▶ **YOUR INSTRUCTIONS**: Reproduce the records below exactly, but only between the lines holding "output logic [2:0]" and "assign busy_d = state_d == StRun;", inclusive.

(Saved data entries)
=-=-=-=-=

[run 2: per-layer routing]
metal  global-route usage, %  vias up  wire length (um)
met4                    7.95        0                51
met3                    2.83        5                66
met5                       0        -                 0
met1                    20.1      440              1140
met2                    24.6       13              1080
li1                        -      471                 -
==> src/rtl/alu_pkg.sv <==
// Shared ALU definitions: control codes, multiply/divide op select and the
// multiply/divide sequencer state encoding.
package alu_pkg;

  localparam logic [2:0] AluAnd = 3'b000;
  localparam logic [2:0] AluOr  = 3'b001;
  localparam logic [2:0] AluAdd = 3'b010;
  localparam logic [2:0] AluSub = 3'b110;
  localparam logic [2:0] AluSlt = 3'b111;

  localparam logic OpMultu = 1'b0;
  localparam logic OpDivu  = 1'b1;

  localparam logic [1:0] StIdle = 2'b00;
  localparam logic [1:0] StRun  = 2'b01;
  localparam logic [1:0] StDone = 2'b10;

endpackage

==> src/rtl/muldiv_sequencer.sv <==
// Iterative MULTU/DIVU sequencer: drives the shared 32-bit ALU once per cycle for
// 32 cycles and accumulates the 64-bit result in hi/lo.
module muldiv_sequencer
  import alu_pkg::*;
#(
  parameter int unsigned WIDTH = 32
) (
  input  logic             clk,
  input  logic             reset,
  input  logic             start,
  input  logic             op,
  input  logic [WIDTH-1:0] operand_a,
  input  logic [WIDTH-1:0] operand_b,
  output logic             busy,
  output logic             done,
  output logic [WIDTH-1:0] hi,
  output logic [WIDTH-1:0] lo,
  output logic             div_zero,
  output logic [WIDTH-1:0] alu_a,
  output logic [WIDTH-1:0] alu_b,
  output logic [2:0]       alu_control,
  input  logic [WIDTH-1:0] alu_result
);

  localparam logic [4:0] LastStep = 5'(WIDTH - 1);

  logic [1:0]       state_q, state_d;
  logic [WIDTH-1:0] hi_q, hi_d, lo_q, lo_d;
  // Multiplicand for MULTU, divisor for DIVU.
  logic [WIDTH-1:0] operand_q, operand_d;
  logic             op_q, op_d;
  logic [4:0]       count_q, count_d;
  logic             busy_q, busy_d, done_q, done_d, div_zero_q, div_zero_d;

  logic [WIDTH-1:0] shifted;
  logic             carry, borrow, ge;

  assign shifted = {hi_q[WIDTH-2:0], lo_q[WIDTH-1]};
  assign carry   = alu_result < hi_q;
  assign borrow  = alu_result > shifted;
  assign ge      = hi_q[WIDTH-1] | ~borrow;

  always_comb begin
    alu_a       = '0;
    alu_b       = '0;
    alu_control = AluAdd;
    if (state_q == StRun) begin
      if (op_q == OpDivu) begin
        alu_control = AluSub;
        alu_a       = shifted;
        alu_b       = operand_q;
      end else begin
        alu_a = hi_q;
        alu_b = lo_q[0] ? operand_q : '0;
      end
    end
  end

  always_comb begin
    state_d    = state_q;
    hi_d       = hi_q;
    lo_d       = lo_q;
    operand_d  = operand_q;
    op_d       = op_q;
    count_d    = count_q;
    done_d     = 1'b0;
    div_zero_d = div_zero_q;
    case (state_q)
      StRun: begin
        if (op_q == OpDivu) begin
          hi_d = ge ? alu_result : shifted;
          lo_d = {lo_q[WIDTH-2:0], ge};
        end else begin
          // Right shift of the 65-bit {carry, sum, lo}.
          hi_d = {carry, alu_result[WIDTH-1:1]};
          lo_d = {alu_result[0], lo_q[WIDTH-1:1]};
        end
        count_d = count_q + 5'd1;
        if (count_q == LastStep) begin
          state_d = StDone;
          done_d  = 1'b1;
        end
      end
      default: begin
        state_d = StIdle;
        if (start) begin
          state_d    = StRun;
          hi_d       = '0;
          lo_d       = op ? operand_a : operand_b;
          operand_d  = op ? operand_b : operand_a;
          op_d       = op;
          count_d    = '0;
          div_zero_d = op & (operand_b == '0);
        end
      end
    endcase
  end

  assign busy_d = state_d == StRun;

  always_ff @(posedge clk or posedge reset) begin
    if (reset) begin
      state_q    <= StIdle;
      hi_q       <= '0;
      lo_q       <= '0;
      operand_q  <= '0;
      op_q       <= OpMultu;
      count_q    <= '0;
      busy_q     <= 1'b0;
      done_q     <= 1'b0;
      div_zero_q <= 1'b0;
    end else begin
      state_q    <= state_d;
      hi_q       <= hi_d;
      lo_q       <= lo_d;
      operand_q  <= operand_d;
      op_q       <= op_d;
      count_q    <= count_d;
      busy_q     <= busy_d;
      done_q     <= done_d;
      div_zero_q <= div_zero_d;
    end
  end

  assign busy     = busy_q;
  assign done     = done_q;
  assign hi       = hi_q;
  assign lo       = lo_q;
  assign div_zero = div_zero_q;

endmodule

==> config.mk <==
export PLATFORM = sky130hd
export DESIGN_NAME = muldiv_sequencer
export DESIGN_NICKNAME = d
export VERILOG_FILES = /design/src/rtl/alu_pkg.sv /design/src/rtl/muldiv_sequencer.sv
export SDC_FILE = /design/constraint.sdc
export NUM_CORES = 1
export LEC_CHECK = 0
export CAP_MARGIN = 40
export CORE_MARGIN = 10
export CORE_UTILIZATION = 49
export DETAILED_ROUTE_END_ITERATION = 8
export HOLD_SLACK_MARGIN = 0.03
export PLACE_DENSITY_LB_ADDON = 0.3
export SLEW_MARGIN = 20
export SYNTH_ARGS = -nofsm -noshare
export SYNTH_HDL_FRONTEND = slang
export SYNTH_SLANG_ARGS = --single-unit
==> constraint.sdc <==
create_clock -name clk -period 3.86 [get_ports clk]
set_input_delay 0.386 -clock clk [delete_from_list [all_inputs] [get_ports clk]]
set_output_delay 0.386 -clock clk [all_outputs]
set_load 0.05 [all_outputs]
; Yosys cells after proc, flatten, opt, wreduce, memory -nomap -nowiden
; Cells that the tools add are included.
[totals]
regBits = 107
output_inout_bits = 134
elab_cells = 45
[op_classes]
add_sub_neg = 1
order_cmp = 2
eq_ne = 3
n_mux = 23
bitwise_logic = 4
reduce_logical = 3
[op_table]
columns = op, n
row1 = two-way mux 32 bit, 14
row2 = greater-than comparator 32 bit, 1
row3 = zero test 32 bit, 1
row4 = less-than comparator 32 bit, 1
row5 = two-way mux 5 bit, 2
row6 = two-way mux 3 bit, 2
row7 = adder 5 x 1 -> 5 bit (second input constant), 1
row8 = == test 5 bit (second input constant), 1
row9 = == test 2 x 1 -> 1 bit (second input constant), 2
row10 = two-way mux 2 bit, 2
row11 = two-way mux 1 bit, 3
row12 = NOT 1 bit, 2
row13 = AND reduction 2 bit, 1
row14 = nonzero test 2 bit, 1
row15 = bitwise AND 1 bit, 1
row16 = OR 1 bit, 1

; Longest topological paths before layout
[depth]
depth_word = 6
ltp_mapped = 10

; Worst setup path before layout
; Ideal clock, no wire load.
[synth_timing]
path_kind = register -> register
start = reg hi_q[13] (netlist: hi[13])
end = reg hi_q[10] (netlist: hi[10])
setup_ns = 0.138
arrival_time_ns = 2.694
required_time_ns = 3.722
slack_ns = 1.027
stages_incl_launch_ff = 11
path_buffers = 1
path_cell_list = dfrtp_1 -> inv_1 -> ha_1 -> a21oi_2 -> nand2_1 -> a221o_1 -> o31a_1 -> o21ai_4 -> buf_12 -> mux2i_1 -> o211ai_1
[synth_via]
elab_chain_len = 6
[synth_lines]
columns = item, line_no
row1 = "start, declared", muldiv_sequencer.sv:28  ; logic [WIDTH-1:0] hi_q, hi_d, lo_q, lo_d;
row2 = "start signal, assigned", muldiv_sequencer.sv:114  ; hi_q <= hi_d;
row3 = greater-than comparator 32 bit, muldiv_sequencer.sv:40  ; assign borrow = alu_result > shifted;
row4 = NOT 1 bit, muldiv_sequencer.sv:41  ; assign ge = hi_q[WIDTH-1] | ~borrow;
row5 = OR 1 bit, muldiv_sequencer.sv:41
row6 = two-way mux 32 bit, muldiv_sequencer.sv:71  ; hi_d = ge ? alu_result : shifted;
row7 = two-way mux 32 bit, muldiv_sequencer.sv:70  ; if (op_q == OpDivu) begin
row8 = two-way mux 32 bit, muldiv_sequencer.sv:68  ; case (state_q)
; Every way passes these cells.
; A chain may end at the register's enable or synchronous reset.

; Worst setup path in the final report
[layout_timing]
start = reg hi_q[6] (netlist: hi[6])
end = reg hi_q[1] (netlist: hi[1])
; The elaborated chain is that of the path after synthesis.

==> out/qor.yml <==
synth:
  yosys-top-cells-area: "dfrtp_1 33%, mux2i_1 19%, ha_1 10%, o211ai_1 6.2%, o21ai_0 4.7%"
  async_flop_share_pct: 100.0
  synthCells: 896
  ys_warn_count: 0
  yosys-top-cells-count: "158 x mux2i_1, 107 x dfrtp_1, 89 x nand2_1"
  netlist_area_um2: 8132
  seq_area_frac_synth_pct: 32.93
  yosysMostFrequentCell: "mux2i_1"
  synth_top_area_share_pct: 32.93
  synth_top_area_cell: "dfrtp_1"
  ys_seq_elements: 107
  synth_edf_count: 0
  ys.flop_type: "dfrtp_1"
  ys_types: 43
  syn_area_per_cell_um2: 9.075
  syn_nets: 1061
cts:
  cts-root-buf: "clkbuf_16"
  cts_htree_levels: 3
  ctsHoldBuffers: 0
  post_cts_resize_count: 0
  cts_made_buffers: 9
  cts_tree: "yes"
  clkTransAtPathRegs_ns: 0.07
  insertion_delay_ns: 0.36
  post_cts_buffers: 0
  cts.sink_count: 107
  cts_buffer_depth: 2
finish:
  finalCoreUtilization_pct: 66.36
  syn_to_final_growth_pct: 33.90
  fillers: 1312
  antenna_cells: 0
  drive_gt1_share_pct: 6.673
  multi_input_area_um2: 5030
  nNetsFinal: 1254
  seqCellArea_um2: 2681
sta:
  period_minus_slack_ns: 2.988
  fin_crit_sh_pct: 77.42
  setup-tns-final_ns: 0
  fmax_ghz: 0.3346
  hold_viol_final: 0
  finClkSkew_ns: 0.004982
  setup_violations: 0
  maxSlewHeadroom_pct: 57.29
  rsz0062_at_grt: "no"
  tightest_slew_ns: 0.6407
  whs_ns: 0.3215
  slew_violations: 0
global_routing:
  grt_max_degree: 78
  grt-ovfl-total: 0
  grt_pass1_vias: 7395
  grt_use_total_pct: 23.17
  grt_pass1_wl_um: 41750
  antenna_found_initial: 0
route:
  post_drt_wl_per_cell_um: 19.86
  drc: 0
  drt_first_iter_violations: 536
  vias: 7495
  routed_wl_um: 26090
  via_per_inst: 5.704
  drt_first_pass_iters: 5
  ant_nets: 0
floorplanning:
  die_y_um: 148.8
  die_area_um2: 22150
  rows: 47
  ioPinCount: 234
  die_w_um: 148.8
  fp.coreArea_um2: 16410
  start_util_pct: 49.56
place:
  io_buffers: 231
  place_congestion: 0.8680
  dp_hpwl_um: 19600
setup_path:
  arrival_ns: 3.22
  r2r_end: "hi[1]$_DFFE_PP0P_"
  end_kind: "flip-flop"
  ff2ff_path_depth: 10
  r2r_slack_ns: 0.87
  reg2reg_from: "hi[6]$_DFFE_PP0P_"
  crit_path_start_kind: "flip-flop"
  path_class: "reg -> reg"
  worst-path-max-fanout: 13
  required_ns: 4.09
worst_hold_path:
  holdCritPathClass: "in -> async"
job:
  maxCapViolCount: 0
status:
  status: "complete, no violations"
power:
  p_per_area_nw_per_um2: 977.6
  peakVddDrop_mv: 0.8807
  power_leakage_nw: 4.935
-- cell families after synthesis --
logic type,share of synthesized area [%]
simple gates,17.48
compound gates,14.51
mux,19.45
flops,32.93
buf+inv,5.432
fa+ha+maj,10.00
other cells,0.09236
xor+xnor,0.1077
-- worst max path at each step --
stage	startpoint	end	slack, ns	cells past startpoint
floorplan	reset	busy$_DFF_PP0_	0.66	1
global placement	alu_result[5]	hi[24]$_DFFE_PP0P_	0.60	10
detailed placement	alu_result[7]	hi[1]$_DFFE_PP0P_	0.50	10
CTS	hi[6]$_DFFE_PP0P_	hi[1]$_DFFE_PP0P_	0.85	10
global route	hi[6]$_DFFE_PP0P_	hi[9]$_DFFE_PP0P_	0.68	10
finish	hi[6]$_DFFE_PP0P_	hi[1]$_DFFE_PP0P_	0.87	10
-- cells in the final DEF, fill, tap and decap left out, types with 4 or more instances in the layout --
cell type and instances:
nand3_1 5, ha_1 65, nor4_1 9, and2_1 35, a21oi_1 24, buf_4 43
dfrtp_1 106, inv_1 34, o211ai_1 67, clkdlybuf4s50_1 197, buf_12 4, nand2_1 88
clkbuf_16 9, mux2i_1 158, nor2_1 42, nand4_1 13, o21ai_0 77, a21o_1 6
or3_1 31, nand3b_1 33
-- metrics by stage --
stage / area, um2 / power (mW) / instances / worst slack (ns)
detailed placement: 10560 / 9.672 / 1297 / 0.4991
finish: 10890 / 10.64 / 1314 / 0.8716
global placement: 10480 / 9.549 / 1294 / 0.6013
CTS: 10860 / 10.67 / 1313 / 0.8474
floorplan: 8132 / 7.260 / 896 / 0.6568
global route: 10890 / 11.30 / 1314 / 0.6800
-- routing by layer --
layer	track usage [%]	share of wire, %	vias to the layer above	wire length [um]
li1	-	-	3625	-
met1	31.42	45	3612	11680
met2	36.33	46	233	11980
met3	5.916	7.9	25	2062
met4	5.299	1.4	0	361
met5	0	0	-	0
-- layout make-up --
class	count	area share (%)
Multi-Input combinational cell	688	46.20
Timing Repair Buffer	248	22.62
Tap cell	220	2.528
Clock buffer	11	2.229
Sequential cell	107	24.63
Clock inverter	5	0.5746
Inverter	35	1.230
-- where the power goes --
| group | switching, mW | internal (mW) |
|---|---|---|
| Sequential | 0.561 | 1.66 |
| Clock | 0.451 | 0.525 |
| Combinational | 4.85 | 2.61 |
-- flip-flops by register name, summed over array words and instances, names as in the netlist --
signal     cells
count_q        5
lo            32
busy           1
div_zero       1
hi            32
state_q        2
done           1
operand_q     32
op_q           1
-- worst max-delay path, cell delays in order (launching register included) --
cell and delay, ns:
dfrtp_1 0.43, inv_1 0.10, ha_1 0.32, a21oi_1 0.17
o21ai_0 0.14, a221o_1 0.32, o31a_1 0.32, o21ai_4 0.48
buf_12 0.23, mux2i_1 0.22, o211ai_1 0.10
(Power assumes the default switching activity.)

=-=-=-=-=

▶ **ANSWER FOR THIS EXERCISE**:
  output logic [2:0]       alu_control,
  input  logic [WIDTH-1:0] alu_result
);

  localparam logic [4:0] LastStep = 5'(WIDTH - 1);

  logic [1:0]       state_q, state_d;
  logic [WIDTH-1:0] hi_q, hi_d, lo_q, lo_d;
  // Multiplicand for MULTU, divisor for DIVU.
  logic [WIDTH-1:0] operand_q, operand_d;
  logic             op_q, op_d;
  logic [4:0]       count_q, count_d;
  logic             busy_q, busy_d, done_q, done_d, div_zero_q, div_zero_d;

  logic [WIDTH-1:0] shifted;
  logic             carry, borrow, ge;

  assign shifted = {hi_q[WIDTH-2:0], lo_q[WIDTH-1]};
  assign carry   = alu_result < hi_q;
  assign borrow  = alu_result > shifted;
  assign ge      = hi_q[WIDTH-1] | ~borrow;

  always_comb begin
    alu_a       = '0;
    alu_b       = '0;
    alu_control = AluAdd;
    if (state_q == StRun) begin
      if (op_q == OpDivu) begin
        alu_control = AluSub;
        alu_a       = shifted;
        alu_b       = operand_q;
      end else begin
        alu_a = hi_q;
        alu_b = lo_q[0] ? operand_q : '0;
      end
    end
  end

  always_comb begin
    state_d    = state_q;
    hi_d       = hi_q;
    lo_d       = lo_q;
    operand_d  = operand_q;
    op_d       = op_q;
    count_d    = count_q;
    done_d     = 1'b0;
    div_zero_d = div_zero_q;
    case (state_q)
      StRun: begin
        if (op_q == OpDivu) begin
          hi_d = ge ? alu_result : shifted;
          lo_d = {lo_q[WIDTH-2:0], ge};
        end else begin
          // Right shift of the 65-bit {carry, sum, lo}.
          hi_d = {carry, alu_result[WIDTH-1:1]};
          lo_d = {alu_result[0], lo_q[WIDTH-1:1]};
        end
        count_d = count_q + 5'd1;
        if (count_q == LastStep) begin
          state_d = StDone;
          done_d  = 1'b1;
        end
      end
      default: begin
        state_d = StIdle;
        if (start) begin
          state_d    = StRun;
          hi_d       = '0;
          lo_d       = op ? operand_a : operand_b;
          operand_d  = op ? operand_b : operand_a;
          op_d       = op;
          count_d    = '0;
          div_zero_d = op & (operand_b == '0);
        end
      end
    endcase
  end

  assign busy_d = state_d == StRun;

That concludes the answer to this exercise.